Entries provided section start

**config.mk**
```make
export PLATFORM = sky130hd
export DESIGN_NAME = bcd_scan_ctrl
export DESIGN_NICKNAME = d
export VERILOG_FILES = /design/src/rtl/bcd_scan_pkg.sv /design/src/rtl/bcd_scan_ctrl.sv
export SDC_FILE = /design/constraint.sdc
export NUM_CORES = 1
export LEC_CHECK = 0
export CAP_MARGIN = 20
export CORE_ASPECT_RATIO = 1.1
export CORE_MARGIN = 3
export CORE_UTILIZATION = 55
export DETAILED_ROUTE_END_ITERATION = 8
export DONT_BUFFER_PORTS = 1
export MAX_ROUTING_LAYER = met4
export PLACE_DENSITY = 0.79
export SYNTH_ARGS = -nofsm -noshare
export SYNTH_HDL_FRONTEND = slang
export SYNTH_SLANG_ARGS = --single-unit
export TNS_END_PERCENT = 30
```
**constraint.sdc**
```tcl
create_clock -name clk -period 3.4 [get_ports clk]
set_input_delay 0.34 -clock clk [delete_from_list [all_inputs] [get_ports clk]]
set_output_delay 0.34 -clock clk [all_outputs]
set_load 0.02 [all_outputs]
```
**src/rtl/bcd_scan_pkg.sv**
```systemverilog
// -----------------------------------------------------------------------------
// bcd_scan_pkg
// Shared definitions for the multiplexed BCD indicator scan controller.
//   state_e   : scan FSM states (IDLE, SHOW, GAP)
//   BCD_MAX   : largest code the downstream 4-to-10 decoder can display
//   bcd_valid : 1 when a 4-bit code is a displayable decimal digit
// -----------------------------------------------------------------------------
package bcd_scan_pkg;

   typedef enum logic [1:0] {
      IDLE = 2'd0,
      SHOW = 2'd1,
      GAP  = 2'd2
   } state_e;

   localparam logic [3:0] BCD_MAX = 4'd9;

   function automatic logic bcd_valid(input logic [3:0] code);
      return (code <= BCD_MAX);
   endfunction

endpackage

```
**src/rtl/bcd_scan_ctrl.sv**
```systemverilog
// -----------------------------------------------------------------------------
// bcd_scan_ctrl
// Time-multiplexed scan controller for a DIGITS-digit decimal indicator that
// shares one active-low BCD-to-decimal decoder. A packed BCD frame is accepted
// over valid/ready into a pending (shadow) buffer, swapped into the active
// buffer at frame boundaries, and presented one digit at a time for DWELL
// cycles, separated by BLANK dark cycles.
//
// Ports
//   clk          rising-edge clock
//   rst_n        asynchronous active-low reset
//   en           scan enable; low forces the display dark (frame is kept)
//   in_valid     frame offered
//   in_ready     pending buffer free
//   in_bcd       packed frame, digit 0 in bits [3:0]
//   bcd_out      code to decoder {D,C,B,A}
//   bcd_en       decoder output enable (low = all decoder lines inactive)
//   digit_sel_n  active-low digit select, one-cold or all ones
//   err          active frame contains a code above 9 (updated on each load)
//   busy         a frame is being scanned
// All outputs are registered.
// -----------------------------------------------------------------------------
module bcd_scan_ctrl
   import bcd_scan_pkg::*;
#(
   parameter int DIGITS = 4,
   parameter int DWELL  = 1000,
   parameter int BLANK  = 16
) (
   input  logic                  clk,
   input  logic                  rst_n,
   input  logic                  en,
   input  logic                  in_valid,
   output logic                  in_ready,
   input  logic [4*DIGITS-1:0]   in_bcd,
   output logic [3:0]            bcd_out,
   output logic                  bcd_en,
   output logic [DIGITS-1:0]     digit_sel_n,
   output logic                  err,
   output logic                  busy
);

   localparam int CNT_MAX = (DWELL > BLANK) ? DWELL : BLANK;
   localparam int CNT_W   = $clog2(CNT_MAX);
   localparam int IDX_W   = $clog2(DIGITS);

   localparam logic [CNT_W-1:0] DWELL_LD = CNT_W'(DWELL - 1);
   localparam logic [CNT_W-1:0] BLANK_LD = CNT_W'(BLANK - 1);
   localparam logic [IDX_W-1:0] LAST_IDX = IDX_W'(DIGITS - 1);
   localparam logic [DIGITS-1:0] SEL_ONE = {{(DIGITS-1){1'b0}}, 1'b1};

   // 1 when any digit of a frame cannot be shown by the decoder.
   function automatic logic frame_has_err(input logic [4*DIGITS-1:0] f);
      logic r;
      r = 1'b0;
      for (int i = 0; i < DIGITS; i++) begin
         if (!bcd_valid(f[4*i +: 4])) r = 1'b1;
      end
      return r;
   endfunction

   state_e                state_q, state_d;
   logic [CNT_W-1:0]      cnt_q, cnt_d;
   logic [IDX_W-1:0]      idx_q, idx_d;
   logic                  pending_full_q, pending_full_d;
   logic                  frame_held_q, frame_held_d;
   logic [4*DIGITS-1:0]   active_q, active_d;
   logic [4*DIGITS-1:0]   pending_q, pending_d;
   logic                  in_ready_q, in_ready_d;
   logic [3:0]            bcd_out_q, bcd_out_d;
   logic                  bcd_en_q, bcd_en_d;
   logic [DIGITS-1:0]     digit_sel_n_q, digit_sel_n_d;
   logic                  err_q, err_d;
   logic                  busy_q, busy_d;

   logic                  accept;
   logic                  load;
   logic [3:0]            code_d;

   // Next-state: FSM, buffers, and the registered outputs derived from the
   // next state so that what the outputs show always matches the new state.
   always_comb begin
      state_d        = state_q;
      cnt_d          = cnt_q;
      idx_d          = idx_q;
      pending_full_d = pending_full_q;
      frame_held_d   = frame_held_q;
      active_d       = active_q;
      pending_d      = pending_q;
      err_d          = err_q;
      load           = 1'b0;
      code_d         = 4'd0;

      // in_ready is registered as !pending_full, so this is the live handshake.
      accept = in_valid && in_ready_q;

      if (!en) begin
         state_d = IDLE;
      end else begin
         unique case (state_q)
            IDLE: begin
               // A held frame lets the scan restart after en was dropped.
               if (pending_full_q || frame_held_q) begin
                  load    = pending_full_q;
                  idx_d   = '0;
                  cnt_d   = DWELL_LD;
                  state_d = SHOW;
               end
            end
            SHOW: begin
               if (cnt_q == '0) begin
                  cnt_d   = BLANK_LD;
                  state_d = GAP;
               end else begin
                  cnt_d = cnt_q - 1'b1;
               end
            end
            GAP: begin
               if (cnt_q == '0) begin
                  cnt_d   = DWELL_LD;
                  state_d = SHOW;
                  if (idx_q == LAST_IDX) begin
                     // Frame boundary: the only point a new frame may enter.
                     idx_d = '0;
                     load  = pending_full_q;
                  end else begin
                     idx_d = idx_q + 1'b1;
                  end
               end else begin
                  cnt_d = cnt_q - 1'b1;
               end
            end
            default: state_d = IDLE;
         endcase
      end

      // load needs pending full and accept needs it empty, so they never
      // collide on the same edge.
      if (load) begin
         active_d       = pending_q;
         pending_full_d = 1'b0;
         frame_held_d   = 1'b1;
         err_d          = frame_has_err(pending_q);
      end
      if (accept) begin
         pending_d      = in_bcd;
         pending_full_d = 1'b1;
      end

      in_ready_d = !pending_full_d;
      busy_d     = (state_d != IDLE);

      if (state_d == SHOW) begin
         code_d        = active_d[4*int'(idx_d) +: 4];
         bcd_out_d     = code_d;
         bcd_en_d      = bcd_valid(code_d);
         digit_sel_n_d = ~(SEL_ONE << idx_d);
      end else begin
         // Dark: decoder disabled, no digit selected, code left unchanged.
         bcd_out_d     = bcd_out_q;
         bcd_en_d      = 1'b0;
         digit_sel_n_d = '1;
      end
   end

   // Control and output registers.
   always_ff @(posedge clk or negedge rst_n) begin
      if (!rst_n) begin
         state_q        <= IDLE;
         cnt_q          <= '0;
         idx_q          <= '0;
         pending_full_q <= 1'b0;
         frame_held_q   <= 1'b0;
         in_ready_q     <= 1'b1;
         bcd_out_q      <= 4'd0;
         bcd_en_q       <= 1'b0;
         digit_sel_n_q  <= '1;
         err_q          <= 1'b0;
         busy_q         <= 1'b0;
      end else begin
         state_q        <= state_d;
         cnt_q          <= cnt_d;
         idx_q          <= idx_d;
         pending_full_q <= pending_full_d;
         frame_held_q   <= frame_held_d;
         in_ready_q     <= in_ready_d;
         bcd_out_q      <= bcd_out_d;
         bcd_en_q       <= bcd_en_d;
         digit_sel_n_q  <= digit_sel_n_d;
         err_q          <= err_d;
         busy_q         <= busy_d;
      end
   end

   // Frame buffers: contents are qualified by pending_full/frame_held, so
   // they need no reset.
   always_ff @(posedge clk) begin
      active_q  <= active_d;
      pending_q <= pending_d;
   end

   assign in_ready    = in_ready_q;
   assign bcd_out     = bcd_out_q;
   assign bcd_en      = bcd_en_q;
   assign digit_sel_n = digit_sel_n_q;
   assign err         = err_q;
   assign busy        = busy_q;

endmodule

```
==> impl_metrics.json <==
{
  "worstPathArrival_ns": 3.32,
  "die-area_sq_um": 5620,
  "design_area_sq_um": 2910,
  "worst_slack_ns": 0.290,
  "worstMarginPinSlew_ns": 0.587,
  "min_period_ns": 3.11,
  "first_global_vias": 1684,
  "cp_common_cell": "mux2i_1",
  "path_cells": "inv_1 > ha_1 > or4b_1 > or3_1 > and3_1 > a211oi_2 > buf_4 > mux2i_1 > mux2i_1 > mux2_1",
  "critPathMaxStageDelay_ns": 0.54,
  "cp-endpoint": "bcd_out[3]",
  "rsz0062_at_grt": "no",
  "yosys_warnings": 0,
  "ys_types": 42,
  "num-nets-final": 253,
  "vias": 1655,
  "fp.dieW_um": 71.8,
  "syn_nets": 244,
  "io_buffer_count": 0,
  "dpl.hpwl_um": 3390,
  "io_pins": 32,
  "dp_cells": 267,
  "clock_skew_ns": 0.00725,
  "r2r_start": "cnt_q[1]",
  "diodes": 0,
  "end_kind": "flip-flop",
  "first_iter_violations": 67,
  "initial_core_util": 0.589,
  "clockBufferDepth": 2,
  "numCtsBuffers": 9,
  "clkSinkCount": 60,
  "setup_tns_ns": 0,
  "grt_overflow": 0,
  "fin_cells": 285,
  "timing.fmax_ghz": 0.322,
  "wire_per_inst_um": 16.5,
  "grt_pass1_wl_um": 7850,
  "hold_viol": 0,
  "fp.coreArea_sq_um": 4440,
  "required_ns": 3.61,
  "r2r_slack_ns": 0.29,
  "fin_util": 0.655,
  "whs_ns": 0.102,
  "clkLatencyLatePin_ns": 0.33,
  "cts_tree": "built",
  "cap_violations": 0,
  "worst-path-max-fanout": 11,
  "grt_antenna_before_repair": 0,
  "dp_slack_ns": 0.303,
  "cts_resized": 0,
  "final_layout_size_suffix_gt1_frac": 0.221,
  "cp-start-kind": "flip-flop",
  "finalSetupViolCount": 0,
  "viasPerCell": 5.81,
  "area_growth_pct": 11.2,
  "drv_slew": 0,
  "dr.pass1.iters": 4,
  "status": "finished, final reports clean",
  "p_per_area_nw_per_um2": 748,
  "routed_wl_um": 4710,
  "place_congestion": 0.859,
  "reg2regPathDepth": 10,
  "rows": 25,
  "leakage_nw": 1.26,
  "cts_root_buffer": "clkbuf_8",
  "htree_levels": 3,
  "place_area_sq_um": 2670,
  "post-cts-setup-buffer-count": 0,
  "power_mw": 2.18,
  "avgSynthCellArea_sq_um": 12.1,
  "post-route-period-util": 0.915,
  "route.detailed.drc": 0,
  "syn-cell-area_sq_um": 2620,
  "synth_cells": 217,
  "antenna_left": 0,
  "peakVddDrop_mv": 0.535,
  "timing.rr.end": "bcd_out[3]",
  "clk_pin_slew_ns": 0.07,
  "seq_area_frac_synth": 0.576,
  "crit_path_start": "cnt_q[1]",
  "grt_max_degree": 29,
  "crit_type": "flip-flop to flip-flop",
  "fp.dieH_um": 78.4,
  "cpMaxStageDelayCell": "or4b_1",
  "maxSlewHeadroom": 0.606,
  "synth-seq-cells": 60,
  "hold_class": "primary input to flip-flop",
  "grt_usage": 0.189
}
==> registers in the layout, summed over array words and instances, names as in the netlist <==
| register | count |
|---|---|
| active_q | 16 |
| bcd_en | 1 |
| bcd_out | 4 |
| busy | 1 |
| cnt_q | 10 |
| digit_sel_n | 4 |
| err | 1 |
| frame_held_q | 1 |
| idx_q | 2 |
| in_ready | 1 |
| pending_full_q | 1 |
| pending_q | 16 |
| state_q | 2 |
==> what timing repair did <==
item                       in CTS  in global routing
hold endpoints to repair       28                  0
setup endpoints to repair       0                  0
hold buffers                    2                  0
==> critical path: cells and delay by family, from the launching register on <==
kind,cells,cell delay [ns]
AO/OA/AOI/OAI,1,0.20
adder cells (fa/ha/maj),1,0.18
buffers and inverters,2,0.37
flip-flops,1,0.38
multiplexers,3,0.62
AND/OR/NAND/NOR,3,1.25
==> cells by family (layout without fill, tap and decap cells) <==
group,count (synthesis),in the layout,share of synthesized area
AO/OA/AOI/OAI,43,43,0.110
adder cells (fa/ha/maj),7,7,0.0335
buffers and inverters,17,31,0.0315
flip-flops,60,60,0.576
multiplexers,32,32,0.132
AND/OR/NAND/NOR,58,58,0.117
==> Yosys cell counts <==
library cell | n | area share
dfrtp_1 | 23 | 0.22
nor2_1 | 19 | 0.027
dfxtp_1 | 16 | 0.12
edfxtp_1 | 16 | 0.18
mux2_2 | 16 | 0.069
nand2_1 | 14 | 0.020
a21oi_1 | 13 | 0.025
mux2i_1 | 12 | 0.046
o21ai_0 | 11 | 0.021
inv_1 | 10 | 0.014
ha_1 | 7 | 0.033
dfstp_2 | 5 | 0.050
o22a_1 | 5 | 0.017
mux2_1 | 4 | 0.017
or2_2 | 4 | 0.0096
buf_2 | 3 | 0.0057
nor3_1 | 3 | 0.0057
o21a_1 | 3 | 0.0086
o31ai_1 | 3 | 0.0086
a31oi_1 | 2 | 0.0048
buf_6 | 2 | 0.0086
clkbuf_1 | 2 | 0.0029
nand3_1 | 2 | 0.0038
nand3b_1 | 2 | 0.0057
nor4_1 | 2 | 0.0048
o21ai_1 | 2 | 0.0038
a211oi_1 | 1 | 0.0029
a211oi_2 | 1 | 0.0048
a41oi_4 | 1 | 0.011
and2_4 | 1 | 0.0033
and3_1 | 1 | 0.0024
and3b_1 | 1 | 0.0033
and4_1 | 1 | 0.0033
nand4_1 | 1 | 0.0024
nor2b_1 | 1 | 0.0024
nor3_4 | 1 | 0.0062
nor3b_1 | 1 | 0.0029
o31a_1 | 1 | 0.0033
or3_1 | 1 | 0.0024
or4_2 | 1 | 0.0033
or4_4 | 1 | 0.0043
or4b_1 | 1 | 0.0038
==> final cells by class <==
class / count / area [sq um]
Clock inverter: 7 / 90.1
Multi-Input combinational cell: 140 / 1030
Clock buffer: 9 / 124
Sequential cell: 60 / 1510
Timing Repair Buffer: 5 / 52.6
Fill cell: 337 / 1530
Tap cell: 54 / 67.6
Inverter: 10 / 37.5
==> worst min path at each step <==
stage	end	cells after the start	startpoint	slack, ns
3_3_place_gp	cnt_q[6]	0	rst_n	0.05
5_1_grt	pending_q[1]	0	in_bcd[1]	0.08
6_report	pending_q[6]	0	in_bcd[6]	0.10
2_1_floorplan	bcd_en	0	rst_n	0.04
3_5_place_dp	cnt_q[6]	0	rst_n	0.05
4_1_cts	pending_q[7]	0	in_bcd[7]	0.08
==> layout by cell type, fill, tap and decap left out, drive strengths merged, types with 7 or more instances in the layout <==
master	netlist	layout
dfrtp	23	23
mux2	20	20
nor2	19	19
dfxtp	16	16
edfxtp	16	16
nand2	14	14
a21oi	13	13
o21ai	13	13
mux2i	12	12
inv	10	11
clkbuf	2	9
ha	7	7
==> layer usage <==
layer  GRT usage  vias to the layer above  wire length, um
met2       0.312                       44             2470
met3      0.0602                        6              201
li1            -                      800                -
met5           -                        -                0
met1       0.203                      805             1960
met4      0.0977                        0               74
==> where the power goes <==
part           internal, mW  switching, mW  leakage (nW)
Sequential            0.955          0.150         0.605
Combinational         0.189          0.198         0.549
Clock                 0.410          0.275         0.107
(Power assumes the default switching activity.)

Entries provided section end

- **Task**: With the first line being the one containing "o22a_1 | 5 | 0.017" and the last line the one containing "o21ai_1 | 2 | 0.0038", transcribe exactly the lines above that fall in that range.

- **Task result**:
o22a_1 | 5 | 0.017
mux2_1 | 4 | 0.017
or2_2 | 4 | 0.0096
buf_2 | 3 | 0.0057
nor3_1 | 3 | 0.0057
o21a_1 | 3 | 0.0086
o31ai_1 | 3 | 0.0086
a31oi_1 | 2 | 0.0048
buf_6 | 2 | 0.0086
clkbuf_1 | 2 | 0.0029
nand3_1 | 2 | 0.0038
nand3b_1 | 2 | 0.0057
nor4_1 | 2 | 0.0048
o21ai_1 | 2 | 0.0038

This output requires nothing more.